== Assignment ==
Determine the count of lines containing "merged" in the entries below and return only that figure.

Items from a dataset:
┄┄┄┄┄┄┄┄┄┄┄┄┄┄┄┄┄┄┄┄

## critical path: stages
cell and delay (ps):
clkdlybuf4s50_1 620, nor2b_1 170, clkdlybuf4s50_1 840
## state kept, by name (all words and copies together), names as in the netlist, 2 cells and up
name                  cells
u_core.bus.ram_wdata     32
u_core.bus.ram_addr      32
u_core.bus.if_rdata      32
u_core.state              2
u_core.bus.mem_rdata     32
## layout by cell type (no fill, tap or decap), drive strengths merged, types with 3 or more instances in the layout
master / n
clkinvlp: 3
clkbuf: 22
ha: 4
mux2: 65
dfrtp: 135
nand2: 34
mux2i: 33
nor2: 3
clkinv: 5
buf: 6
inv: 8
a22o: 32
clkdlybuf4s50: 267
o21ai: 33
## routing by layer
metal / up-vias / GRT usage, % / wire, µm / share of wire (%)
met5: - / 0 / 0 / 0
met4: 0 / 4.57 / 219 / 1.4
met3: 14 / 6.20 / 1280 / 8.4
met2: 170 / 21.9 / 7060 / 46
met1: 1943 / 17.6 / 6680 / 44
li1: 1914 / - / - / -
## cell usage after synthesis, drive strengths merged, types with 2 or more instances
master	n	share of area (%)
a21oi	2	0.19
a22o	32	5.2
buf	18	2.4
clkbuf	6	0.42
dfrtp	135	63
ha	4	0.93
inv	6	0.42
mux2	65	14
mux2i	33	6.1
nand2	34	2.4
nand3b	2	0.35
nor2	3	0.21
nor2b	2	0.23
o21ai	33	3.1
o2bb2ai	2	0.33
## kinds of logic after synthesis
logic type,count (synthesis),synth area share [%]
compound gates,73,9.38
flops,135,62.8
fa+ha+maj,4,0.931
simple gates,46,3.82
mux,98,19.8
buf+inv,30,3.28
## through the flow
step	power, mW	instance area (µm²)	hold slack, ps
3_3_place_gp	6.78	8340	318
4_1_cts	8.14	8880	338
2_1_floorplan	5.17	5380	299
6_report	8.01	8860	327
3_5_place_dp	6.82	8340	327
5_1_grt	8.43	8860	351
## config.mk

```make
export PLATFORM = sky130hd
export DESIGN_NAME = sram_arbiter
export DESIGN_NICKNAME = d
export VERILOG_FILES = /design/src/rtl/sram_arb_pkg.sv /design/src/rtl/rr_arbiter2.sv /design/src/rtl/sram_arbiter.sv
export SDC_FILE = /design/constraint.sdc
export NUM_CORES = 1
export LEC_CHECK = 0
export CAP_MARGIN = 20
export CORE_AREA = 2 2 163 165
export DETAILED_ROUTE_END_ITERATION = 6
export DIE_AREA = 0 0 165 167
export HOLD_SLACK_MARGIN = 0.05
export PLACE_DENSITY = 0.64
export SLEW_MARGIN = 30
export SYNTH_ARGS = -nofsm -noshare
export SYNTH_HDL_FRONTEND = slang
export SYNTH_SLANG_ARGS = --single-unit
```

## constraint.sdc

```tcl
create_clock -name i_clk -period 3.8 [get_ports i_clk]
set_input_delay 0.38 -clock i_clk [delete_from_list [all_inputs] [get_ports i_clk]]
set_output_delay 0.38 -clock i_clk [all_outputs]
set_load 0.005 [all_outputs]
```

## src/rtl/sram_arb_pkg.sv

```systemverilog
// Shared types and constants for the two-port SRAM access arbiter.
// Port ids, read-return tag layout and latency bound.
package sram_arb_pkg;

  localparam logic PORT_A = 1'b0;
  localparam logic PORT_B = 1'b1;

  localparam int MAX_RD_LATENCY = 4;

  typedef struct packed {
    logic valid;
    logic id;
  } rd_tag_t;

endpackage

```

## src/rtl/rr_arbiter2.sv

```systemverilog
// Two-input round-robin arbiter with one-hot grant.
// Bit 0 is port A, bit 1 is port B.
module rr_arbiter2
  import sram_arb_pkg::*;
(
  input  logic       i_clk,
  input  logic       i_rstn,
  input  logic [1:0] i_req,
  input  logic       i_accept,
  output logic [1:0] o_gnt
);

  logic last_q;

  always_comb begin
    o_gnt = 2'b00;
    unique case (1'b1)
      (i_req == 2'b11): begin
        o_gnt = (last_q == PORT_B) ? 2'b01 : 2'b10;
      end
      (i_req == 2'b01): o_gnt = 2'b01;
      (i_req == 2'b10): o_gnt = 2'b10;
      default:          o_gnt = 2'b00;
    endcase
  end

  // Pointer moves only when a grant is actually taken.
  always_ff @(posedge i_clk or negedge i_rstn) begin
    if (!i_rstn) begin
      last_q <= PORT_B;
    end else if (i_accept) begin
      last_q <= o_gnt[1] ? PORT_B : PORT_A;
    end
  end

endmodule

```

## src/rtl/sram_arbiter.sv

```systemverilog
// Round-robin front end for the single-port SRAM extension macro.
// Registers one access per cycle and routes read-valid to its owner.
module sram_arbiter
  import sram_arb_pkg::*;
#(
  parameter int BW_DATA    = 64,
  parameter int BW_ADDR    = 6,
  parameter int RD_LATENCY = 1
) (
  input  logic               i_clk,
  input  logic               i_rstn,
  input  logic               i_a_req,
  input  logic               i_a_we,
  input  logic [BW_ADDR-1:0] i_a_addr,
  input  logic [BW_DATA-1:0] i_a_wdata,
  output logic               o_a_gnt,
  output logic               o_a_rvalid,
  output logic [BW_DATA-1:0] o_a_rdata,
  input  logic               i_b_req,
  input  logic               i_b_we,
  input  logic [BW_ADDR-1:0] i_b_addr,
  input  logic [BW_DATA-1:0] i_b_wdata,
  output logic               o_b_gnt,
  output logic               o_b_rvalid,
  output logic [BW_DATA-1:0] o_b_rdata,
  output logic [BW_ADDR-1:0] o_mem_addr,
  output logic [BW_DATA-1:0] o_mem_data,
  output logic               o_mem_wen,
  output logic               o_mem_oen,
  input  logic [BW_DATA-1:0] i_mem_data,
  output logic               o_busy
);

  logic [1:0] req;
  logic [1:0] gnt;
  logic       accept;
  logic       sel;
  logic       sel_we;
  logic       busy_d;
  rd_tag_t    acc_tag;
  rd_tag_t    tag_q [RD_LATENCY];

  assign req = {i_b_req, i_a_req};

  rr_arbiter2 u_arb (
    .i_clk    (i_clk),
    .i_rstn   (i_rstn),
    .i_req    (req),
    .i_accept (accept),
    .o_gnt    (gnt)
  );

  assign o_a_gnt = gnt[0];
  assign o_b_gnt = gnt[1];
  assign accept  = |gnt;
  assign sel     = gnt[1];
  assign sel_we  = sel ? i_b_we : i_a_we;

  always_ff @(posedge i_clk or negedge i_rstn) begin
    if (!i_rstn) begin
      o_mem_addr <= '0;
      o_mem_data <= '0;
      o_mem_wen  <= 1'b1;
      o_mem_oen  <= 1'b1;
      acc_tag    <= '0;
    end else begin
      o_mem_wen <= 1'b1;
      o_mem_oen <= 1'b1;
      acc_tag   <= '0;
      if (accept) begin
        o_mem_addr    <= sel ? i_b_addr : i_a_addr;
        o_mem_data    <= sel ? i_b_wdata : i_a_wdata;
        o_mem_wen     <= ~sel_we;
        o_mem_oen     <= sel_we;
        acc_tag.valid <= ~sel_we;
        acc_tag.id    <= sel;
      end
    end
  end

  // Tag trails the access cycle by RD_LATENCY stages.
  always_ff @(posedge i_clk or negedge i_rstn) begin
    if (!i_rstn) begin
      for (int i = 0; i < RD_LATENCY; i++) begin
        tag_q[i] <= '0;
      end
    end else begin
      tag_q[0] <= acc_tag;
      for (int i = 1; i < RD_LATENCY; i++) begin
        tag_q[i] <= tag_q[i-1];
      end
    end
  end

  always_comb begin
    busy_d = accept | acc_tag.valid;
    for (int i = 0; i < RD_LATENCY - 1; i++) begin
      busy_d = busy_d | tag_q[i].valid;
    end
  end

  always_ff @(posedge i_clk or negedge i_rstn) begin
    if (!i_rstn) begin
      o_busy <= 1'b0;
    end else begin
      o_busy <= busy_d;
    end
  end

  assign o_a_rvalid = tag_q[RD_LATENCY-1].valid &
                      (tag_q[RD_LATENCY-1].id == PORT_A);
  assign o_b_rvalid = tag_q[RD_LATENCY-1].valid &
                      (tag_q[RD_LATENCY-1].id == PORT_B);

  assign o_a_rdata = i_mem_data;
  assign o_b_rdata = i_mem_data;

endmodule

```

==> key figures, run 1 <==
Clock tree
  – Hold Buf Count CTS: 0
  – Total CTS buffers: 9
  – CTS Sinks: 78
  – Post-CTS Repair Setup Buffers: 0
  – Max clock buf depth: 2
  – Clk_lat worst skew: 0.34 ns
  – CTS Root Cell: clkbuf_16
  – CTS tree: yes
  – Clock-pin slew on the worst setup and hold paths: 0.06 ns
  – Post-CTS sizing: 0
  – H-Tree Depth: 3

Outcome
  – Status: finished, final reports clean

Placement
  – Placer Congestion: 0.735
  – Place WS: 1.39 ns
  – Dpl hpwl: 10,700 um
  – IO buf count: 222

Synthesis
  – Adder-cell area share of the yosys netlist: 0
  – Simple logic cell fraction of the synthesized area: 0.00908
  – Post-synthesis mux area share: 0.155
  – Post-Synthesis Cell Area: 0.00510 mm^2
  – Complex-gate fraction of the synthesized area: 0.160
  – Main combinational cell family by area after synthesis: buffers and inverters
  – Seq/Total Area, Yosys: 0.383
  – Syn_nets: 742
  – Synth warnings: 0
  – Synth Area in XOR/XNOR: 0
  – Synth Area per Inst: 9.59 um^2
  – Mapped Cells: 532
  – Synth cell types: 22
  – #FFs+latches synth: 78

STA
  – Final worst path period need: around 2.4 ns
  – Final setup skew: 0.00712 ns
  – Worst-margin pin slew: 0.900 ns
  – Final hold vios: 0
  – Fmax: between 0.4 and 0.5 GHz
  – Relative slew slack: 0.400
  – Final hold slack: between 0.1 and 0.15 ns
  – Final setup vio count: 0
  – Final Cycle Share: 0.637
  – RSZ-0062 raised after global routing: false
  – Slew Viols, Final: 0
  – Setup_tns: 0 ns
  – Final WS setup: roughly 1.4 ns

Floorplan
  – Die height: 167 um
  – Row cnt: 59
  – Initial core utilization: 0.198
  – I/O Pins: 415
  – Core Area: roughly 0.026 mm^2
  – DIE AREA: around 0.028 mm^2
  – Die Width: 165 um

Route
  – First-pass detailed-route iteration total: 4
  – Initial drt markers: between 200 and 250
  – Avg WL per Cell: 16.0 um
  – Vias: 3,980
  – Via-to-Cell Ratio: 4.19
  – Number of remaining DRC errors: 0
  – Post-Route WL: approximately 15,000 um
  – Remaining antenna violation count: 0

Setup path
  – Critical path peak fanout: 34
  – Buf/Inv on CP: 3
  – CP max stage cell: buf_2
  – Worst EP required: 3.42 ns
  – Worst setup path class: in -> out
  – CP top delay family: buffers and inverters
  – Crit end category: output port
  – Largest stage delay, worst path: 0.61 ns
  – Worst Setup Start Kind: input port
  – WP data arrival: 2.04 ns
  – CP cell instances: buf_2 -> nand2_4 -> inv_4 -> clkdlybuf4s50_1

Layout
  – Multi-input logic area: 0.00166 mm^2
  – # diodes: 0
  – Share of layout cells above drive strength 1: 0.162
  – Fillcell total: 2,728
  – Storage cell area: slightly below 0.002 mm^2
  – Area growth, synth to finish: 35.1%
  – Final-stage net count: 821

Power
  – Worst VDD drop: 0.200 mV
  – Combinational share of power: 0.275
  – Internal power: 2.01 mW
  – Sw Share: 0.263
  – Clk pwr share: 0.358
  – Leak: about 2.8 nW
  – PwrDens: 396 mW/mm^2
  – Switching Power: 719 uW
  – Sequential share of power: 0.367

Flow run
  – Max-Cap Viols: 0

Global route
  – First-pass GRT wire length: ~23,000 um
  – Initial antenna violation count: 0
  – Number of global-route vias before repair: 4,212
  – Largest net degree at the start of global routing: 72
  – Gr usage total: 0.107
  – Gr ovfl total: 0

Worst hold path
  – Hold crit path type: in -> async
==> sequential cells by signal, summed over array words and instances, names as in the netlist <==
| name | cells |
|---|---|
| o_mem_data | 64 |
| o_mem_addr | 6 |
| acc_tag | 2 |
| o_busy | 1 |
| o_mem_wen | 1 |
| u_arb.last_q | 1 |
| o_mem_oen | 1 |
| tag_q | 2 |
==> worst paths after layout <==
check                           slack [ns]  cells past startpoint                    endpoint                     start
worst max register to register        1.92                      5  o_mem_data[57]$_DFFE_PN0N_  u_arb.last_q$_DFFE_PN1N_
worst min register to register        0.36                      0          tag_q[0]$_DFF_PN0_      acc_tag[0]$_DFF_PN0_
worst min-delay path                  0.13                      1   o_mem_addr[3]$_DFFE_PN0N_                    i_rstn
min in group i_clk                    0.36                      0          tag_q[0]$_DFF_PN0_      acc_tag[0]$_DFF_PN0_
max in group asynchronous             2.82                      2  o_mem_data[29]$_DFFE_PN0N_                    i_rstn
worst max-delay path                  1.38                      4                     o_a_gnt                   i_a_req
==> area by class of cell <==
class,count,share of cell area
repair buffers,227,0.326
flip-flops and latches,78,0.284
multi-input cells,221,0.240
well taps,335,0.0608
inverters,74,0.0407
clock buffers,10,0.0347
clock inverters,6,0.0136
==> metal layers <==
metal | part of all wire | routed length (um) | GRT usage
met1 | 0.37 | 5700 | 0.111
met3 | 0.086 | 1310 | 0.0384
met4 | 0.043 | 652 | 0.0586
met2 | 0.50 | 7560 | 0.184
met5 | 0 | 0 | 0
==> per-stage QoR <==
stage	utilization	cells	total power, mW	area (um^2)
after detailed placement	0.255	935	1.77	6560
after floorplan	-	532	1.43	5100
after global placement	0.255	935	1.76	6560
after global routing	0.268	951	2.88	6890
after CTS	0.268	951	2.79	6890
final	0.268	951	2.73	6890
==> synth_stat cells <==
cell,count,area share
dfrtp_1,75,0.37
and2_1,1,0.0012
or3_1,1,0.0012
buf_6,15,0.033
nand2_4,1,0.0022
a22oi_1,1,0.0015
o22ai_1,71,0.087
clkbuf_8,1,0.0027
inv_4,1,0.0012
a21oi_1,70,0.069
buf_1,4,0.0029
buf_4,129,0.19
mux2_2,70,0.15
nand2_1,2,0.0015
o22a_1,1,0.0017
nand2b_2,1,0.0017
dfstp_2,3,0.015
o21ai_0,1,0.00098
buf_2,9,0.0088
inv_1,73,0.054
nor2b_1,1,0.0012
clkbuf_1,1,0.00074
==> cell families (layout without fill, tap and decap cells) <==
group	count (synthesis)	after routing
buffers and inverters	233	317
AOI/OAI and AO/OA	144	144
and+or+nand+nor	7	7
muxes	70	70
DFF	78	78
==> power groups by stage <==
stage | Sequential (mW) | Clock [mW] | Combinational, mW
after floorplan | 1.02 | 0 | 0.410
after global placement | 1.01 | 0 | 0.748
after detailed placement | 1.02 | 0 | 0.759
after CTS | 1.00 | 1.02 | 0.762
after global routing | 1.01 | 1.05 | 0.818
final | 1.00 | 0.978 | 0.751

┄┄┄┄┄┄┄┄┄┄┄┄┄┄┄┄┄┄┄┄

== Response to the exercise ==
2